1791 novel by Charlotte Smith

Celestina is an eighteenth-century novel by English poet Charlotte Smith, her third. Published in 1791 by Thomas Cadell, the novel tells the story of an adopted orphan who discovers the secret of her parentage and marries the man she loves. It is a courtship novel that follows the typical Cinderella plot while still commenting on contemporary political issues.

Celestina is a satire of traditional English class and gender assumptions, particularly the idea that nobility is connected to rank or wealth. The heroine's worth lies in her "enlightened human soul"; she is valuable in and of herself. As a model for young readers, Celestina was liberating—she was independent and assertive. While Celestina is a heroine of sensibility who relies on her feelings to develop sympathy for others, it is the hero, Willoughby, who is the most sentimental of all, reversing the stereotypical association of strong emotions with femininity. In this novel, it is the women who remain strong and the men who are prey to their feelings.

Throughout the novel, Smith included portraits of herself and her husband. Readers were interested in her personal story and bought her works to discover what was happening in her life, therefore she included barely disguised autobiographical details in the novel.

The novel was well received by reviewers and eventually ran to four editions during the 1790s; however, the novel was not published again until the 2000s. Jane Austen, who read Smith's novels as they were published, responded to her description of sensibility with Sense and Sensibility.

==Plot summary==
An orphaned Celestina is adopted from a convent in the south of France when she is a young girl by Mrs.
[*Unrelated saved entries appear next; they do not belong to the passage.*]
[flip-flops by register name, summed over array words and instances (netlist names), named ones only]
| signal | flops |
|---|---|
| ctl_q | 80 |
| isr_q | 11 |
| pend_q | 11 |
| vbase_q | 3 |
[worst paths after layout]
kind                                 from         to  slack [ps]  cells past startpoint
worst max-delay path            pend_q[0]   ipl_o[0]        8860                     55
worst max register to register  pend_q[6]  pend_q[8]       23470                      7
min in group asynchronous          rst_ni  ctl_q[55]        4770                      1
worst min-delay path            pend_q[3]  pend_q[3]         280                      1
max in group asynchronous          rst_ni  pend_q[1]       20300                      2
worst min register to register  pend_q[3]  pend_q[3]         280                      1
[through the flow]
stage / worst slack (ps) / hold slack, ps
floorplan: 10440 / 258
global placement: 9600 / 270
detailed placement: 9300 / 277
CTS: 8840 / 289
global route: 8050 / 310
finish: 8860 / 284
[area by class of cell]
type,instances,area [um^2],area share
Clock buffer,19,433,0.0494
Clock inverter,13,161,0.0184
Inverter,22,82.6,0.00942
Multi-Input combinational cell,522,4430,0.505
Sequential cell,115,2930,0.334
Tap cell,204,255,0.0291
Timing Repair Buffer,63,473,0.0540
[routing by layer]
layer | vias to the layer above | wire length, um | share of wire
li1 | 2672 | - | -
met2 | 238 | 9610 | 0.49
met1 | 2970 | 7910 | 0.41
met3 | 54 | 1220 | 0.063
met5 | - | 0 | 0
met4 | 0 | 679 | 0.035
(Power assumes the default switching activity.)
--- src/rtl/wpr_event_counter.sv ---
module wpr_event_counter #(
  parameter int unsigned CNT_W = 16,
  parameter int unsigned NRET  = 2
) (
  input  logic             clk_i,
  input  logic             rst_ni,
  input  logic             load_i,
  input  logic [CNT_W-1:0] load_val_i,
  input  logic [NRET-1:0]  hit_i,
  output logic [CNT_W-1:0] cnt_o,
  output logic             zero_o
);
  localparam int unsigned DW = $clog2(NRET + 1);

  logic [CNT_W-1:0] cnt_q;
  logic [DW-1:0]    dec;

  always_comb begin
    dec = '0;
    for (int p = 0; p < NRET; p++) dec = dec + DW'(hit_i[p]);
  end

  always_ff @(posedge clk_i or negedge rst_ni) begin
    if (!rst_ni)                  cnt_q <= '0;
    else if (load_i)              cnt_q <= load_val_i;
    else if (cnt_q < CNT_W'(dec)) cnt_q <= '0;
    else                          cnt_q <= cnt_q - CNT_W'(dec);
  end

  assign cnt_o  = cnt_q;
  assign zero_o = (cnt_q == '0);

  AST_NO_UNDERFLOW: assert property (@(posedge clk_i) disable iff (!rst_ni)
    (zero_o && !load_i) |=> zero_o);
  AST_ONLY_DOWN: assert property (@(posedge clk_i) disable iff (!rst_ni)
    !load_i |=> (cnt_q <= $past(cnt_q)));
endmodule

--- src/rtl/wpr_reporter.sv ---
module wpr_reporter
  import wpr_pkg::*;
#(
  parameter int unsigned TAG_W  = 3,
  parameter int unsigned NTYPE  = 4,
  parameter int unsigned ADDR_W = 32,
  parameter int unsigned CNT_W  = 16,
  parameter int unsigned NRET   = RET_PORTS
) (
  input  logic                    clk_i,
  input  logic                    rst_ni,
  input  logic                    flush_i,
  input  logic                    match_valid_i,
  input  logic [TAG_W-1:0]        match_tag_i,
  input  logic [NTYPE-1:0]        match_type_i,
  input  logic                    match_ibrk_i,
  input  logic                    match_lbrk_i,
  input  logic [ADDR_W-1:0]       match_addr_i,
  input  logic [NRET-1:0]         ret_valid_i,
  input  logic [NRET*TAG_W-1:0]   ret_tag_i,
  input  logic [NTYPE-1:0]        cnt_load_i,
  input  logic [CNT_W-1:0]        cnt_load_val_i,
  output logic [NRET-1:0]         rep_valid_o,
  output logic [NRET*NTYPE-1:0]   rep_type_o,
  output logic                    brk_req_o,
  output logic                    brk_after_o,
  output logic [ADDR_W-1:0]       brk_addr_o,
  output logic [NTYPE*CNT_W-1:0]  cnt_o,
  output logic [NTYPE-1:0]        cnt_zero_o
);
  logic [NRET*NTYPE-1:0]  rd_type, ev_type;
  logic [NRET-1:0]        rd_ibrk, rd_lbrk, ev_valid;
  logic [NRET*ADDR_W-1:0] rd_addr;
  logic                   b_req;
  brk_kind_e              b_kind;
  logic [ADDR_W-1:0]      b_addr;

  wpr_slot_file #(
    .TAG_W(TAG_W), .NTYPE(NTYPE), .ADDR_W(ADDR_W), .NRET(NRET)
  ) i_slots (
    .clk_i, .rst_ni, .flush_i,
    .m_valid_i (match_valid_i),
    .m_tag_i   (match_tag_i),
    .m_type_i  (match_type_i),
    .m_ibrk_i  (match_ibrk_i),
    .m_lbrk_i  (match_lbrk_i),
    .m_addr_i  (match_addr_i),
    .r_valid_i (ret_valid_i),
    .r_tag_i   (ret_tag_i),
    .r_type_o  (rd_type),
    .r_ibrk_o  (rd_ibrk),
    .r_lbrk_o  (rd_lbrk),
    .r_addr_o  (rd_addr)
  );

  wpr_retire_merge #(
    .NTYPE(NTYPE), .ADDR_W(ADDR_W), .NRET(NRET)
  ) i_merge (
    .r_valid_i (ret_valid_i),
    .r_type_i  (rd_type),
    .r_ibrk_i  (rd_ibrk),
    .r_lbrk_i  (rd_lbrk),
    .r_addr_i  (rd_addr),
    .e_valid_o (ev_valid),
    .e_type_o  (ev_type),
    .b_req_o   (b_req),
    .b_kind_o  (b_kind),
    .b_addr_o  (b_addr)
  );

  for (genvar t = 0; t < NTYPE; t++) begin : g_cnt
    logic [NRET-1:0] hit;
    for (genvar p = 0; p < NRET; p++) begin : g_hit
      assign hit[p] = ev_type[p*NTYPE + t];
    end
    wpr_event_counter #(.CNT_W(CNT_W), .NRET(NRET)) i_cnt (
      .clk_i, .rst_ni,
      .load_i     (cnt_load_i[t]),
      .load_val_i (cnt_load_val_i),
      .hit_i      (hit),
      .cnt_o      (cnt_o[t*CNT_W +: CNT_W]),
      .zero_o     (cnt_zero_o[t])
    );
  end

  always_ff @(posedge clk_i or negedge rst_ni) begin
    if (!rst_ni) begin
      rep_valid_o <= '0;
      rep_type_o  <= '0;
      brk_req_o   <= 1'b0;
      brk_after_o <= 1'b0;
      brk_addr_o  <= '0;
    end else begin
      rep_valid_o <= ev_valid;
      rep_type_o  <= ev_type;
      brk_req_o   <= b_req;
      brk_after_o <= b_req && (b_kind == BRK_AFTER);
      if (b_req && b_kind == BRK_AFTER) brk_addr_o <= b_addr;
    end
  end

  AST_RET_IN_ORDER: assert property (@(posedge clk_i) disable iff (!rst_ni)
    (ret_valid_i & (ret_valid_i + 1'b1)) == '0);
  AST_AFTER_HAS_REQ: assert property (@(posedge clk_i) disable iff (!rst_ni)
    brk_after_o |-> brk_req_o);
  AST_BAR_HELD: assert property (@(posedge clk_i) disable iff (!rst_ni)
    !(brk_req_o && brk_after_o) |-> $stable(brk_addr_o));
  AST_REP_NEEDS_VALID: assert property (@(posedge clk_i) disable iff (!rst_ni)
    !rep_valid_o[0] |-> (rep_type_o[NTYPE-1:0] == '0));
endmodule

--- config.mk ---
export PLATFORM = sky130hd
export DESIGN_NAME = wpr_reporter
export DESIGN_NICKNAME = d
export VERILOG_FILES = /design/src/rtl/wpr_pkg.sv /design/src/rtl/wpr_slot_file.sv /design/src/rtl/wpr_retire_merge.sv /design/src/rtl/wpr_event_counter.sv /design/src/rtl/wpr_reporter.sv
export SDC_FILE = /design/constraint.sdc
export NUM_CORES = 1
export LEC_CHECK = 0
export ABC_AREA = 1
export ABC_CLOCK_PERIOD_IN_PS = 6600
export BUFFER_PORTS_ARGS = -buffer_cell sky130_fd_sc_hd__buf_2
export CELL_PAD_IN_SITES_DETAIL_PLACEMENT = 1
export CELL_PAD_IN_SITES_GLOBAL_PLACEMENT = 1
export CORE_MARGIN = 1.5
export CORE_UTILIZATION = 47
export CTS_CLUSTER_SIZE = 40
export DETAILED_ROUTE_END_ITERATION = 7
export PLACE_DENSITY_LB_ADDON = 0.1
export SLEW_MARGIN = 25
export SYNTH_ARGS = -nofsm -noshare
export SYNTH_HDL_FRONTEND = slang
export SYNTH_HIERARCHICAL = 1
export SYNTH_SLANG_ARGS = --single-unit
export TNS_END_PERCENT = 30
--- constraint.sdc ---
create_clock -name clk_i -period 6.6 [get_ports clk_i]
set_clock_uncertainty 0.15 [all_clocks]
set_input_delay 1.32 -clock clk_i [delete_from_list [all_inputs] [get_ports clk_i]]
set_output_delay 1.32 -clock clk_i [all_outputs]
set_load 0.02 [all_outputs]
--- src/rtl/dtm_pkg.sv ---
// Shared constants and types for the dual countdown timer.
// Assumes a 32-bit data path; control bit positions are fixed by software.
package dtm_pkg;
    localparam int DW = 32;

    localparam int CB_ONESHOT  = 0;
    localparam int CB_WIDE     = 1;
    localparam int CB_PS_LO    = 2;
    localparam int CB_INTEN    = 5;
    localparam int CB_PERIODIC = 6;
    localparam int CB_RUN      = 7;

    localparam logic [DW-1:0] CTRL_KEEP = 32'h0000_00EF;
    localparam logic [DW-1:0] CTRL_INIT = 32'h0000_0020;

    typedef enum logic [2:0] {
        CR_RELOAD  = 3'd0,
        CR_COUNT   = 3'd1,
        CR_CTRL    = 3'd2,
        CR_ICLR    = 3'd3,
        CR_RAW     = 3'd4,
        CR_MASKED  = 3'd5,
        CR_BGLOAD  = 3'd6,
        CR_NONE    = 3'd7
    } chreg_e;

    typedef struct packed {
        logic reload;
        logic bgload;
        logic ctrl;
        logic iclr;
    } chwr_t;
endpackage
**config.mk**
```make
export PLATFORM = sky130hd
export DESIGN_NAME = ppx_ctl
export DESIGN_NICKNAME = d
export VERILOG_FILES = /design/src/rtl/ppx_pkg.sv /design/src/rtl/ppx_fault_detect.sv /design/src/rtl/ppx_ctrl_reg.sv /design/src/rtl/ppx_req_gate.sv /design/src/rtl/ppx_ctl.sv
export SDC_FILE = /design/constraint.sdc
export NUM_CORES = 1
export LEC_CHECK = 0
export BUFFER_PORTS_ARGS = -buffer_cell sky130_fd_sc_hd__buf_4
export CAP_MARGIN = 20
export CORE_MARGIN = 2
export CORE_UTILIZATION = 35
export CTS_CLUSTER_DIAMETER = 30
export DETAILED_ROUTE_END_ITERATION = 8
export PLACE_DENSITY_LB_ADDON = 0.3
export SETUP_SLACK_MARGIN = 0.15
export SYNTH_ARGS = -nofsm -noshare
export SYNTH_HDL_FRONTEND = slang
export SYNTH_SLANG_ARGS = --single-unit
```
**constraint.sdc**
```tcl
create_clock -name clk -period 1 [get_ports clk]
set_input_delay 0.1 -clock clk [delete_from_list [all_inputs] [get_ports clk]]
set_output_delay 0.1 -clock clk [all_outputs]
set_load 0.02 [all_outputs]
```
Willoughby—nothing is known of her parentage. Celestina is raised along with Mrs. Willoughby's own children, Matilda and George. The children grow up happily. Mrs. Willoughby dies early in the novel, urging George to marry her brother's (Lord Castlenorth) daughter, Miss Fitz-Hayman, so that the family estate can be saved from financial ruin. Matilda marries Mr. Molyneux, becoming ambitious and haughty. She begins to despise Celestina and refuses her company.

Celestina becomes friends with a servant named Jessy and helps reunite her with her lover, Cathcart, who is George Willoughby's steward. Willoughby and Celestina discover that they love each other and decide to marry, despite the monetary impediments. Vavasour, Willoughby's friend, also becomes enamored of Celestina; he flees before the wedding. Unfortunately, on the evening before the marriage, Willoughby suddenly takes off and it is unclear whether he will ever return – Celestina is devastated.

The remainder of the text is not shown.